Este fin de semana segundo y último taller del Curso de Formación en Relación de Ayuda y Apoyo Emocional (SARE).

Ayer terminamos la tarde entre pañuelos… unos para las lágrimas,  ¡qué se puede esperar de un curso en relación con las emociones!; otros para taparnos los ojos en un sencillo ejercicio, pañuelos rojos o azules…

y con un texto estampado:

Es una suerte que esté en nuestro cuerpo y que tenga

tantas posibilidades. Es una suerte que sea para toda

la vida y que pueda compartirse o no. Es una

suerte que sea de tantos colores y que

tenga diferentes olores.
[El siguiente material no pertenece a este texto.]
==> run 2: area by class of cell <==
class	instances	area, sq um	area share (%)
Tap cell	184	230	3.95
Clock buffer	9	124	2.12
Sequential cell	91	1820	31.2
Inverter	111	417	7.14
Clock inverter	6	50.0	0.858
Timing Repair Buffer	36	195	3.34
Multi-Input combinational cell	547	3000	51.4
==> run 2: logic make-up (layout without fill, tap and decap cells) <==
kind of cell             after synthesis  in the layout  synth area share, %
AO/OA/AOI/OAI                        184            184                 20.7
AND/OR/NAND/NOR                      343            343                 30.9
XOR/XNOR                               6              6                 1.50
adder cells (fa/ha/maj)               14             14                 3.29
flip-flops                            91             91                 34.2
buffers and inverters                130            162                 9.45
--- config.mk ---
export PLATFORM = sky130hd
export DESIGN_NAME = sfp_front
export DESIGN_NICKNAME = d
export VERILOG_FILES = /design/src/sfp_pkg.sv /design/src/sfp_fifo.sv /design/src/sfp_front.sv /design/src/sfp_sync.sv
export VERILOG_INCLUDE_DIRS = /design/src
export SDC_FILE = /design/constraint.sdc
export NUM_CORES = 1
export LEC_CHECK = 0
export ABC_AREA = 1
export BUFFER_PORTS_ARGS = -buffer_cell sky130_fd_sc_hd__clkbuf_2
export CAP_MARGIN = 20
export CORE_ASPECT_RATIO = 1.25
export CORE_MARGIN = 2
export CORE_UTILIZATION = 60
export CTS_BUF_LIST = sky130_fd_sc_hd__clkbuf_8
export DETAILED_ROUTE_END_ITERATION = 8
export HOLD_SLACK_MARGIN = 0.02
export PLACE_DENSITY = 0.87
export SYNTH_ARGS = -nofsm -noshare
export SYNTH_HDL_FRONTEND = slang
export SYNTH_HIERARCHICAL = 1
export SYNTH_SLANG_ARGS = --single-unit
export TNS_END_PERCENT = 100
--- constraint.sdc ---
create_clock -name clk_in -period 2.9 [get_ports clk_in]
set_input_delay 0.725 -clock clk_in [delete_from_list [all_inputs] [get_ports clk_in]]
set_output_delay 0.725 -clock clk_in [all_outputs]
set_load 0.02 [all_outputs]
File: config.mk
export PLATFORM = sky130hd
export DESIGN_NAME = sca_stat_access
export DESIGN_NICKNAME = d
export VERILOG_FILES = /design/src/logic/sca_pkg.sv /design/src/logic/sca_flag_if.sv /design/src/logic/sca_stat_access.sv /design/src/logic/sca_sticky.sv
export SDC_FILE = /design/constraint.sdc
export NUM_CORES = 1
export LEC_CHECK = 0
export BUFFER_PORTS_ARGS = -buffer_cell sky130_fd_sc_hd__clkbuf_2
export CAP_MARGIN = 20
export CORE_MARGIN = 8
export CORE_UTILIZATION = 40
export CTS_BUF_LIST = sky130_fd_sc_hd__clkbuf_16
export CTS_CLUSTER_SIZE = 20
export DETAILED_ROUTE_END_ITERATION = 8
export PLACE_DENSITY = 0.68
export SLEW_MARGIN = 20
export SYNTH_ARGS = -nofsm -noshare
export SYNTH_HDL_FRONTEND = slang
export SYNTH_SLANG_ARGS = --single-unit
File: constraint.sdc
create_clock -name clock_in -period 3.76 [get_ports clock_in]
set_clock_uncertainty 0.05 [all_clocks]
set_input_delay 1.128 -clock clock_in [delete_from_list [all_inputs] [get_ports clock_in]]
set_output_delay 1.128 -clock clock_in [all_outputs]
set_load 0.01 [all_outputs]
--- src/uart_ready_params.svh ---
`ifndef UART_READY_PARAMS_SVH
`define UART_READY_PARAMS_SVH

// Prescaler ratio applied when the prescaler bit is set.
`define PRESCALE_RATIO      4
// Sampling clock periods per serial bit.
`define SAMPLES_PER_BIT     16
// Transmit and receive FIFO depth in bytes.
`define FIFO_DEPTH          128
// Extra bit times added to four character lengths for the receive timeout.
`define TIMEOUT_EXTRA_BITS  12
// Character lengths counted by the receive timeout.
`define TIMEOUT_CHARS       4
// Reset value of the prescaler bit.
`define PRESCALE_RESET      1'b0
// Reset value of the divisor.
`define DIVISOR_RESET       16'h0001
// Bits of a character besides its data bits: start, parity and stop at most.
`define FRAME_OVERHEAD      4

`endif

--- src/uart_ready_pkg.sv ---
`default_nettype none
package uart_ready_pkg;
   typedef logic [15:0] divisor_t;
   typedef logic [7:0]  fifo_level_t;
   typedef logic [1:0]  word_len_t;
endpackage
`default_nettype wire
--- src/baud_gen.sv ---
`include "uart_ready_params.svh"
`default_nettype none
module baud_gen
   import uart_ready_pkg::*;
(
   input  wire logic              mclk,
   input  wire logic              reset_n,
   input  wire logic              prescale_div4,
   input  wire uart_ready_pkg::divisor_t divisor,
   output logic                   sample_tick
);
   typedef struct packed {
      logic [1:0] pre_cnt;
      divisor_t   div_cnt;
      logic       tick;
   } bg_state_t;

   bg_state_t s_r;
   bg_state_t s_nxt;
   logic      pre_tick;

   always_comb begin
      s_nxt = s_r;
      s_nxt.tick = 1'b0;
      // Prescaler: every cycle when dividing by one, else one in four.
      pre_tick = 1'b0;
      if (prescale_div4) begin
         s_nxt.pre_cnt = s_r.pre_cnt + 2'd1;
         pre_tick = (s_r.pre_cnt == 2'(`PRESCALE_RATIO - 1));
      end else begin
         s_nxt.pre_cnt = 2'd0;
         pre_tick = 1'b1;
      end
      // Divisor counter; a zero divisor is treated as one.
      if (pre_tick) begin
         if (s_r.div_cnt <= 16'h0001) begin
            s_nxt.div_cnt = divisor;
            s_nxt.tick = 1'b1;
         end else begin
            s_nxt.div_cnt = s_r.div_cnt - 16'h0001;
         end
      end
   end

   always_ff @(posedge mclk or negedge reset_n) begin
      if (!reset_n) begin
         s_r <= '0;
      end else begin
         s_r <= s_nxt;
      end
   end

   assign sample_tick = s_r.tick;
endmodule
`default_nettype wire

--- src/rx_timeout.sv ---
`include "uart_ready_params.svh"
`default_nettype none
module rx_timeout
   import uart_ready_pkg::*;
(
   input  wire logic              mclk,
   input  wire logic              reset_n,
   input  wire logic              sample_tick,
   input  wire uart_ready_pkg::word_len_t word_len,
   input  wire logic              rx_fifo_nonempty,
   input  wire logic              rx_char_done,
   input  wire logic              rx_read,
   output logic                   timeout
);
   typedef struct packed {
      logic [12:0] cnt;
      logic        hit;
   } to_state_t;

   to_state_t   s_r;
   to_state_t   s_nxt;
   logic [12:0] limit;

   always_comb begin
      // Four characters of data plus framing, plus twelve bit times, in samples.
      limit = 13'((`TIMEOUT_CHARS * (5 + word_len + `FRAME_OVERHEAD)
                   + `TIMEOUT_EXTRA_BITS) * `SAMPLES_PER_BIT);
      s_nxt = s_r;
      if (!rx_fifo_nonempty || rx_char_done || rx_read) begin
         s_nxt.cnt = '0;
         s_nxt.hit = 1'b0;
      end else if (sample_tick && !s_r.hit) begin
         s_nxt.cnt = s_r.cnt + 13'd1;
         s_nxt.hit = (s_r.cnt + 13'd1 >= limit);
      end
   end

   always_ff @(posedge mclk or negedge reset_n) begin
      if (!reset_n) begin
         s_r <= '0;
      end else begin
         s_r <= s_nxt;
      end
   end

   assign timeout = s_r.hit;
endmodule
`default_nettype wire

--- src/uart_ready_int.sv ---
`include "uart_ready_params.svh"
`default_nettype none
module uart_ready_int
   import uart_ready_pkg::*;
#(
   parameter int FIFO_DEPTH = `FIFO_DEPTH
)(
   input  wire logic              mclk,
   input  wire logic              reset_n,
   input  wire logic              fifo_enable,
   input  wire logic              block_mode,
   input  wire logic              tx_int_select,
   input  wire logic              prescale_wr,
   input  wire logic              prescale_bit,
   input  wire logic [7:0]        divisor_high_byte,
   input  wire logic [7:0]        divisor_low_byte,
   input  wire uart_ready_pkg::word_len_t word_len,
   input  wire logic              thr_full,
   input  wire logic              tsr_empty,
   input  wire uart_ready_pkg::fifo_level_t tx_fifo_level,
   input  wire logic              tx_fifo_full_flag,
   input  wire uart_ready_pkg::fifo_level_t tx_trigger,
   input  wire logic              rhr_full,
   input  wire uart_ready_pkg::fifo_level_t rx_fifo_level,
   input  wire uart_ready_pkg::fifo_level_t rx_trigger,
   input  wire logic              rx_char_done,
   input  wire logic              rx_read,
   output logic                   tx_int,
   output logic                   rx_int,
   output logic                   tx_ready_n,
   output logic                   rx_ready_n,
   output logic                   sample_tick,
   output logic                   bit_tick,
   output logic                   prescale_state
);
   typedef struct packed {
      logic       prescale;
      logic [3:0] sample_cnt;
      logic       bit_tick;
      logic       rx_block_low;
      logic       tx_int;
      logic       rx_int;
      logic       tx_ready_n;
      logic       rx_ready_n;
   } top_state_t;

   top_state_t s_r;
   top_state_t s_nxt;
   divisor_t   divisor;
   logic       timeout;
   logic       tx_empty;
   logic       rx_empty;
   logic       tx_full;
   logic       tx_int_src;

   assign divisor = {divisor_high_byte, divisor_low_byte};

   // Each channel instantiates its own copy of this block, hence its own
   // generator; all run from mclk, and the host registers are plain ports except the prescaler bit, held here.
   baud_gen u_baud (
      .mclk          (mclk),
      .reset_n       (reset_n),
      .prescale_div4 (s_r.prescale),
      .divisor       (divisor),
      .sample_tick   (sample_tick)
   );

   rx_timeout u_timeout (
      .mclk             (mclk),
      .reset_n          (reset_n),
      .sample_tick      (sample_tick),
      .word_len         (word_len),
      .rx_fifo_nonempty (fifo_enable && rx_fifo_level != '0),
      .rx_char_done     (rx_char_done),
      .rx_read          (rx_read),
      .timeout          (timeout)
   );

   always_comb begin
      s_nxt = s_r;
      tx_empty = (tx_fifo_level == '0);
      rx_empty = (rx_fifo_level == '0);
      tx_full  = tx_fifo_full_flag || (32'(tx_fifo_level) >= FIFO_DEPTH);
      if (prescale_wr) begin
         s_nxt.prescale = prescale_bit;
      end
      // The shifter and sampler count sixteen ticks per bit.
      s_nxt.bit_tick = 1'b0;
      if (sample_tick) begin
         s_nxt.sample_cnt = s_r.sample_cnt + 4'd1;
         s_nxt.bit_tick = (s_r.sample_cnt == 4'(`SAMPLES_PER_BIT - 1));
      end
      // Transmit interrupt.
      if (!fifo_enable) begin
         tx_int_src = !thr_full;
      end else begin
         tx_int_src = (tx_fifo_level <= tx_trigger) || tx_empty;
      end
      if (tx_int_select) begin
         s_nxt.tx_int = tx_int_src && tsr_empty && (fifo_enable ? tx_empty : !thr_full);
      end else begin
         s_nxt.tx_int = tx_int_src;
      end
      // Receive interrupt.
      if (!fifo_enable) begin
         s_nxt.rx_int = rhr_full;
      end else if (block_mode) begin
         s_nxt.rx_int = (rx_fifo_level >= rx_trigger);
      end else begin
         s_nxt.rx_int = !rx_empty;
      end
      // Block-mode receive ready latch: set at trigger or timeout, clear on empty.
      if (rx_empty) begin
         s_nxt.rx_block_low = 1'b0;
      end else if ((rx_fifo_level >= rx_trigger) || timeout) begin
         s_nxt.rx_block_low = 1'b1;
      end
      // Ready pins, mode picked by the FIFO-enable and block-mode bits.
      if (!fifo_enable) begin
         s_nxt.rx_ready_n = !rhr_full;
         s_nxt.tx_ready_n = thr_full;
      end else if (block_mode) begin
         s_nxt.rx_ready_n = !s_nxt.rx_block_low;
         s_nxt.tx_ready_n = tx_full;
      end else begin
         s_nxt.rx_ready_n = rx_empty;
         s_nxt.tx_ready_n = !tx_empty;
      end
   end

   always_ff @(posedge mclk or negedge reset_n) begin
      if (!reset_n) begin
         s_r <= '0;
         s_r.prescale <= `PRESCALE_RESET;
         s_r.tx_ready_n <= 1'b0;
         s_r.rx_ready_n <= 1'b1;
         s_r.tx_int <= 1'b1;
      end else begin
         s_r <= s_nxt;
      end
   end

   assign tx_int         = s_r.tx_int;
   assign rx_int         = s_r.rx_int;
   assign tx_ready_n     = s_r.tx_ready_n;
   assign rx_ready_n     = s_r.rx_ready_n;
   assign bit_tick       = s_r.bit_tick;
   assign prescale_state = s_r.prescale;
endmodule
`default_nettype wire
Es una suerte

que puedas lucirlo o que lo puedas

guardar en tu intimidad. Es una

suerte que el  placer de

ofrecértelo sea para

vivirlo y crecer con él.

Con mucho

gusto

 

La jornada de hoy olía desde el principio a despedidas… y cuando ha llegado el momento  nos hemos llevado una flor…

… y muchos recuerdos. 

Si tengo que elegir sólo uno, elijo el recuerdo de Sara:  su perfil recortado en el fondo de la calle, al llegar el primer día, y su rostro arrasado por las lágrimas,  esta tarde… 

 

y también elijo  el título de un libro,

 “Me dijeron que te escribiera”

el libro de poemas que ha servido  de catarsis para la madre de  un  compañero del curso, Iñaki, un chaval  sincero y entrañable, defensor  del humor como  opción  imprescindible  para vivir.